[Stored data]
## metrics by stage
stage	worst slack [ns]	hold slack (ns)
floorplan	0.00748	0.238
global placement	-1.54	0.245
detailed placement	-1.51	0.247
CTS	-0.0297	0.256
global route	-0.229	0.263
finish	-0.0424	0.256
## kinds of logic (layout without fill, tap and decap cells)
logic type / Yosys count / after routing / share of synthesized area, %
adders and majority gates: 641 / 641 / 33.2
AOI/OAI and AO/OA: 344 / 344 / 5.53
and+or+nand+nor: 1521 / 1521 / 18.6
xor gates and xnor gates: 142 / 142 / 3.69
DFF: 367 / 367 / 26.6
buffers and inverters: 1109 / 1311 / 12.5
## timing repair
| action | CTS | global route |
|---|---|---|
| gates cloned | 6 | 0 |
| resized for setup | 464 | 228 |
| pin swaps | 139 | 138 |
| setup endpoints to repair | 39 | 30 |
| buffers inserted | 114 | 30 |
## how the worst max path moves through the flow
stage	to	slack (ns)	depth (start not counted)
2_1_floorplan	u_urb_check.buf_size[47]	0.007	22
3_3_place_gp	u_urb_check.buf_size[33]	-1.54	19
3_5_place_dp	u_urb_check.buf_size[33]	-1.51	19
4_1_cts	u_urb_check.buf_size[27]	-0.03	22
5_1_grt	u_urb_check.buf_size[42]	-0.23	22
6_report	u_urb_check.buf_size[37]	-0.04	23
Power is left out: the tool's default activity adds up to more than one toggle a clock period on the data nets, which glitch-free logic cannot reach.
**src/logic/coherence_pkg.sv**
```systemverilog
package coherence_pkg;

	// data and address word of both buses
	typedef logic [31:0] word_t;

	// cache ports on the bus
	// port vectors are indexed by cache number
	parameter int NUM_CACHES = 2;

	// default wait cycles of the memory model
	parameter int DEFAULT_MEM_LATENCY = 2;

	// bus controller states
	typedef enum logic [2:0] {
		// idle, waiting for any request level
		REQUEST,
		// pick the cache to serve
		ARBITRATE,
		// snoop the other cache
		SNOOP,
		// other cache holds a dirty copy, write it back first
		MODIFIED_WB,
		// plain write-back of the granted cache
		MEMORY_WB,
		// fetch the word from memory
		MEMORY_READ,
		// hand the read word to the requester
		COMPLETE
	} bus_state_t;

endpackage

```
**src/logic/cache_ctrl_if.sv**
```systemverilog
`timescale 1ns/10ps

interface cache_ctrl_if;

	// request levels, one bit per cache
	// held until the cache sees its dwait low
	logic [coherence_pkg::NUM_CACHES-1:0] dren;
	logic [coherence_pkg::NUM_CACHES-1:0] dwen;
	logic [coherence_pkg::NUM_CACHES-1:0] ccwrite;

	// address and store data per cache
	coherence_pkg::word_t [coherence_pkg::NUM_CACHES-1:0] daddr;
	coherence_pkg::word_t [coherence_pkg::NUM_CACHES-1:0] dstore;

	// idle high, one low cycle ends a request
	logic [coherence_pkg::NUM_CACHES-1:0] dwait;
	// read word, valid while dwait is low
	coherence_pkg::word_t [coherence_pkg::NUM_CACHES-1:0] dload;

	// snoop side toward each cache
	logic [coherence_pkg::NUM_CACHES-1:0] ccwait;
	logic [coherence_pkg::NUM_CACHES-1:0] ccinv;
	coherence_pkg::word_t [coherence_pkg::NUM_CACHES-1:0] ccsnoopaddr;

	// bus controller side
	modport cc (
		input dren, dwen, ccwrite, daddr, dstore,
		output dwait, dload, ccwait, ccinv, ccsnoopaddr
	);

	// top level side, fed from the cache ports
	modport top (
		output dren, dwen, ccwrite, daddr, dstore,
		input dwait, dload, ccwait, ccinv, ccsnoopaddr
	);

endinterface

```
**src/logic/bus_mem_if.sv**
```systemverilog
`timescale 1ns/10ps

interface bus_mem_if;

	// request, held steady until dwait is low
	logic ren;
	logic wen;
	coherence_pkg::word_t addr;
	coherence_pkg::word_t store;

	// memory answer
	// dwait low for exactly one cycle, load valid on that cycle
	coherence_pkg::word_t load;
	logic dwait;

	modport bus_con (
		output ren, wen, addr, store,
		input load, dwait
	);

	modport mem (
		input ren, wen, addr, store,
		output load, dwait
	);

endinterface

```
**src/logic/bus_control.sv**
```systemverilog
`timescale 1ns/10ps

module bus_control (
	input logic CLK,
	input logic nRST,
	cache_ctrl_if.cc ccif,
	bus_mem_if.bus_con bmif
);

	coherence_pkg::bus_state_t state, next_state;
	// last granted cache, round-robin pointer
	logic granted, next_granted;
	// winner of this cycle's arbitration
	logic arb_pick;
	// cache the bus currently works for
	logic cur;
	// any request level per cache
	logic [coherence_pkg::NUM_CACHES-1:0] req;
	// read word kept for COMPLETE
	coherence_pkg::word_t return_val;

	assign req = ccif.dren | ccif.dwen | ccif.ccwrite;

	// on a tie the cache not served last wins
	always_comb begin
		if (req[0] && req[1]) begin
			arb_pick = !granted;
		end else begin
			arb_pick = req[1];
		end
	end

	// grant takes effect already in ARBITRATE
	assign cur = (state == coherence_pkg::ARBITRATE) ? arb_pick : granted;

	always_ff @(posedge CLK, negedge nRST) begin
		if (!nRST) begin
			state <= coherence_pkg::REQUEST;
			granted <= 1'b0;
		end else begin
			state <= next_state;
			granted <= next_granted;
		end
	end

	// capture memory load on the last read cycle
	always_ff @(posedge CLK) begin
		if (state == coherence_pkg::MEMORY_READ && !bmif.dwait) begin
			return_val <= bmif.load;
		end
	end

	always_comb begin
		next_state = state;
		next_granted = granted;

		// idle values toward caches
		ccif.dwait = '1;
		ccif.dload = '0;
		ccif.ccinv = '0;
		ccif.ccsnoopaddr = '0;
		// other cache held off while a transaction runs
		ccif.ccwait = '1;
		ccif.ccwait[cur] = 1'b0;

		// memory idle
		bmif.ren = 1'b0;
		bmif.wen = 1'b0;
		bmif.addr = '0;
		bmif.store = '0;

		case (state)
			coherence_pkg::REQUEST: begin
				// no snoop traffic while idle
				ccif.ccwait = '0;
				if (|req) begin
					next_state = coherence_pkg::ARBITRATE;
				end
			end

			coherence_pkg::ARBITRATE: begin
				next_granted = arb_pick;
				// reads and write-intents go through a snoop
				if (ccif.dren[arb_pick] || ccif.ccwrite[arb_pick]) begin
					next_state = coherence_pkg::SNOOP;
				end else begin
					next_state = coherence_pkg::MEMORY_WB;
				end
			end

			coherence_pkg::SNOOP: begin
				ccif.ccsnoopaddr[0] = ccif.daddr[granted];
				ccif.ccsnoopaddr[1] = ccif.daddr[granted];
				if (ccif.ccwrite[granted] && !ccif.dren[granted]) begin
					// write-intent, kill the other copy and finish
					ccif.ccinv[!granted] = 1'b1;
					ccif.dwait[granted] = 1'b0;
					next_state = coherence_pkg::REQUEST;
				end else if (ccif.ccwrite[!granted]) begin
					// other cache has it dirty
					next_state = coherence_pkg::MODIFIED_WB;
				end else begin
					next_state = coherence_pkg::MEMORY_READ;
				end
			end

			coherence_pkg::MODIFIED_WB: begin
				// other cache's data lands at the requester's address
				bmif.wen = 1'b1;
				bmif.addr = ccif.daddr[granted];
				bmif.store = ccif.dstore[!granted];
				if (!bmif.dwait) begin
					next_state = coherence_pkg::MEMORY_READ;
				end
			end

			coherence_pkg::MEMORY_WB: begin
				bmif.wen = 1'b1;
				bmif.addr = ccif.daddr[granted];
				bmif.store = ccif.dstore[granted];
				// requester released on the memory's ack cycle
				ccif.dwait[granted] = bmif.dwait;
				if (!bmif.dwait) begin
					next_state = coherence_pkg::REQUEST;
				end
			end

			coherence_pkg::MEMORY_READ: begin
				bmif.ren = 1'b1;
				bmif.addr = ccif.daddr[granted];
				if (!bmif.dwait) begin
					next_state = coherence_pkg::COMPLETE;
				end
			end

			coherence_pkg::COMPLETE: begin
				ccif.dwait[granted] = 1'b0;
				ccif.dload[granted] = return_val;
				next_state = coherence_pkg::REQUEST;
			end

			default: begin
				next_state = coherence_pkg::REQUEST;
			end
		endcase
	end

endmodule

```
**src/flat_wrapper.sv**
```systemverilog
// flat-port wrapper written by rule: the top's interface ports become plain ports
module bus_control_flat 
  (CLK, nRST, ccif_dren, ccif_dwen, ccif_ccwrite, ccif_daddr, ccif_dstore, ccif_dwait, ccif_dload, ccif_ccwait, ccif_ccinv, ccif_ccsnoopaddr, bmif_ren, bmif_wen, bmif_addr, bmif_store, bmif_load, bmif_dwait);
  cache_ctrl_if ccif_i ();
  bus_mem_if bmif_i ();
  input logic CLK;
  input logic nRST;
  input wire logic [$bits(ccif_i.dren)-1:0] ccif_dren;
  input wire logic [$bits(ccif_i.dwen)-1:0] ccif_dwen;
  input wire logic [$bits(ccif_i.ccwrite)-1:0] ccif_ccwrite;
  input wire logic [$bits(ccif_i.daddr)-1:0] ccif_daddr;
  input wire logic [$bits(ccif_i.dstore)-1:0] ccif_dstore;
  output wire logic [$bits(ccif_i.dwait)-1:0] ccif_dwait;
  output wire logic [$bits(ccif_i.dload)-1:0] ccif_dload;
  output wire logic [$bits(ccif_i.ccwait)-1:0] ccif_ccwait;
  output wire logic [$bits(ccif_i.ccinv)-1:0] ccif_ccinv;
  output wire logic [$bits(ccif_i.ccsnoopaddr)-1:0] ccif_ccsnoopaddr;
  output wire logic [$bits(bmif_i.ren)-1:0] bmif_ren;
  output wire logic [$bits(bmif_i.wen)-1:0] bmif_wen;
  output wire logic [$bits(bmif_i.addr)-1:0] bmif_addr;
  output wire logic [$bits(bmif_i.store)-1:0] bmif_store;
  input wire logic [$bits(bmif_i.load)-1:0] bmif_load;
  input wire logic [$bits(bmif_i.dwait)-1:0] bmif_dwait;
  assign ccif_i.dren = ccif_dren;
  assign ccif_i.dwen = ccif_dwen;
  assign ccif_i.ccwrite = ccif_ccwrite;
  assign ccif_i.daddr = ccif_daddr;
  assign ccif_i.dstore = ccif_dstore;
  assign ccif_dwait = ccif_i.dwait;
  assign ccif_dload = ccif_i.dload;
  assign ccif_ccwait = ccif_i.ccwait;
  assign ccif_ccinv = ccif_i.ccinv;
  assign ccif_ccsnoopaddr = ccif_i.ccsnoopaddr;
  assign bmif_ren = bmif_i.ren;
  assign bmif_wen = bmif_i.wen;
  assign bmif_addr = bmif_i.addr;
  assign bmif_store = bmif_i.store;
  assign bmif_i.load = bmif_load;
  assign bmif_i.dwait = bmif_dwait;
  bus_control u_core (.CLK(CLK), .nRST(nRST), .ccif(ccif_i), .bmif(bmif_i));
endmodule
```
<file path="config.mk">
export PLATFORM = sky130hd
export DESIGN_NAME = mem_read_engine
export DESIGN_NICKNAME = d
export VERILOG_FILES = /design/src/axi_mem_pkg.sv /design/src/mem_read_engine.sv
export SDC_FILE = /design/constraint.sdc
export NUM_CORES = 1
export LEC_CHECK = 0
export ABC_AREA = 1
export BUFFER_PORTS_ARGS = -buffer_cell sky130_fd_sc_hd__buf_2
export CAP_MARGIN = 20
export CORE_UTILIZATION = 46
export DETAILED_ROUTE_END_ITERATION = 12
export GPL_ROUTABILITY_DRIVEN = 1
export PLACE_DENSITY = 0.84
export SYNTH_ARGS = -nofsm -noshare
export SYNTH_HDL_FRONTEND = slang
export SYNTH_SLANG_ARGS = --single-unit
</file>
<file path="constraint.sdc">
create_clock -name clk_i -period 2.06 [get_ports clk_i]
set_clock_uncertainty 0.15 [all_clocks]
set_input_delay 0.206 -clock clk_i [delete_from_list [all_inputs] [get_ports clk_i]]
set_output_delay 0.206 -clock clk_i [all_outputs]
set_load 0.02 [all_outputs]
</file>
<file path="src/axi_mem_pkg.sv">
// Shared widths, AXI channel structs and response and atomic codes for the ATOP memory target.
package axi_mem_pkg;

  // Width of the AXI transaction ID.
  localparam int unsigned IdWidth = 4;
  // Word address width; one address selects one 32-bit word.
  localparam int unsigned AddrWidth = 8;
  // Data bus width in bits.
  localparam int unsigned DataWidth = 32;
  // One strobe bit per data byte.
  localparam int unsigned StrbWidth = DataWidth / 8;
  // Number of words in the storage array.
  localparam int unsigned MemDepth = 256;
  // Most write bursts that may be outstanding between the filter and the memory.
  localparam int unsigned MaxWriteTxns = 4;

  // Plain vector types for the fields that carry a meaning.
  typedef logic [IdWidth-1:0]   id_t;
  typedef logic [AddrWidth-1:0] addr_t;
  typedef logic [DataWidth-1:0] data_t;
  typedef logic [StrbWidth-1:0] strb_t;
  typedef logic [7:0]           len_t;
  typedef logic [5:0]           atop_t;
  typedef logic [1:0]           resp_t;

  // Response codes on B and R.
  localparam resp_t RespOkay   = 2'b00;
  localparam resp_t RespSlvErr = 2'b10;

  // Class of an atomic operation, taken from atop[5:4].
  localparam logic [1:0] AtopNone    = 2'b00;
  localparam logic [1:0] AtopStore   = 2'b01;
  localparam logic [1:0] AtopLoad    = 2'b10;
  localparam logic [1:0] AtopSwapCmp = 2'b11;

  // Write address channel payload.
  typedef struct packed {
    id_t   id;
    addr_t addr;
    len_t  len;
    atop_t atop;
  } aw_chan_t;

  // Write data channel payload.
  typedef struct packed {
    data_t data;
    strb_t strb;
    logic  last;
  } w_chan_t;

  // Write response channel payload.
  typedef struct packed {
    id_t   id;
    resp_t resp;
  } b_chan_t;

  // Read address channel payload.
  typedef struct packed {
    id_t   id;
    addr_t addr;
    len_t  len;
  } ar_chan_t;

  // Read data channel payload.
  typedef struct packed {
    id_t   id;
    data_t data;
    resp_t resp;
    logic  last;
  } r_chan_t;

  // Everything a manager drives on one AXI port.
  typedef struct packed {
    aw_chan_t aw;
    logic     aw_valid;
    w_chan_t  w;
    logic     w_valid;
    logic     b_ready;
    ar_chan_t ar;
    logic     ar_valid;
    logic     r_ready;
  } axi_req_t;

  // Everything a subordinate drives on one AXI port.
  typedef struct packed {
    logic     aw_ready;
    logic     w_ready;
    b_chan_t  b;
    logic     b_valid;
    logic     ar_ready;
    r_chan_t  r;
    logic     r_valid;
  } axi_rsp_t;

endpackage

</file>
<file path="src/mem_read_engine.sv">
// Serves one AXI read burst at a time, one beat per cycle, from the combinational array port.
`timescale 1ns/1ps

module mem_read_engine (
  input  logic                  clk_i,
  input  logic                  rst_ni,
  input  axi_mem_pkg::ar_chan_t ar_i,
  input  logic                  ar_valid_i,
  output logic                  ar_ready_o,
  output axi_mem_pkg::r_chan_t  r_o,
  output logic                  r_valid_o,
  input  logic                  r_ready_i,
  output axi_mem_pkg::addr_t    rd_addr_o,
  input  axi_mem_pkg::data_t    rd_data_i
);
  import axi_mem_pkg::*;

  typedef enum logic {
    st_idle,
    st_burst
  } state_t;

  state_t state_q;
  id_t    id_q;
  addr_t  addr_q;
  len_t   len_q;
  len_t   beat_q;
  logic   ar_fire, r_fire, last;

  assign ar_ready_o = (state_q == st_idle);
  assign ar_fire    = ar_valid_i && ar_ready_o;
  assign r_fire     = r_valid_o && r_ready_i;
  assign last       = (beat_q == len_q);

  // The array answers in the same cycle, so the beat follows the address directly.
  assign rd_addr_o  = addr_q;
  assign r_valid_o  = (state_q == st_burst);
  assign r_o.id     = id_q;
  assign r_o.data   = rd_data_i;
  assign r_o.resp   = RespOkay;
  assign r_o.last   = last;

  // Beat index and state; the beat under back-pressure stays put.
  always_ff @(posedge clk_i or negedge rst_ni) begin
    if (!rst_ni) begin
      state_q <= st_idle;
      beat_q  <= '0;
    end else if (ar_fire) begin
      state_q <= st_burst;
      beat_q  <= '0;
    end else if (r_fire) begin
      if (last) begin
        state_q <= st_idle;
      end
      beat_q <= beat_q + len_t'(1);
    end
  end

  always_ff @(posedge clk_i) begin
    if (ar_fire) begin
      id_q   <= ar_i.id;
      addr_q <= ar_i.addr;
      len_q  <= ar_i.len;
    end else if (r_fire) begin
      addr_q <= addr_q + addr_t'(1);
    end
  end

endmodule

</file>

* _TASK GOAL_: For this task, write out exactly the lines of the entries above, starting at the line with "## kinds of" and ending at the line with "Power is left", both included, and no others.

* _TASK RESULT_:
## kinds of logic (layout without fill, tap and decap cells)
logic type / Yosys count / after routing / share of synthesized area, %
adders and majority gates: 641 / 641 / 33.2
AOI/OAI and AO/OA: 344 / 344 / 5.53
and+or+nand+nor: 1521 / 1521 / 18.6
xor gates and xnor gates: 142 / 142 / 3.69
DFF: 367 / 367 / 26.6
buffers and inverters: 1109 / 1311 / 12.5
## timing repair
| action | CTS | global route |
|---|---|---|
| gates cloned | 6 | 0 |
| resized for setup | 464 | 228 |
| pin swaps | 139 | 138 |
| setup endpoints to repair | 39 | 30 |
| buffers inserted | 114 | 30 |
## how the worst max path moves through the flow
stage	to	slack (ns)	depth (start not counted)
2_1_floorplan	u_urb_check.buf_size[47]	0.007	22
3_3_place_gp	u_urb_check.buf_size[33]	-1.54	19
3_5_place_dp	u_urb_check.buf_size[33]	-1.51	19
4_1_cts	u_urb_check.buf_size[27]	-0.03	22
5_1_grt	u_urb_check.buf_size[42]	-0.23	22
6_report	u_urb_check.buf_size[37]	-0.04	23
Power is left out: the tool's default activity adds up to more than one toggle a clock period on the data nets, which glitch-free logic cannot reach.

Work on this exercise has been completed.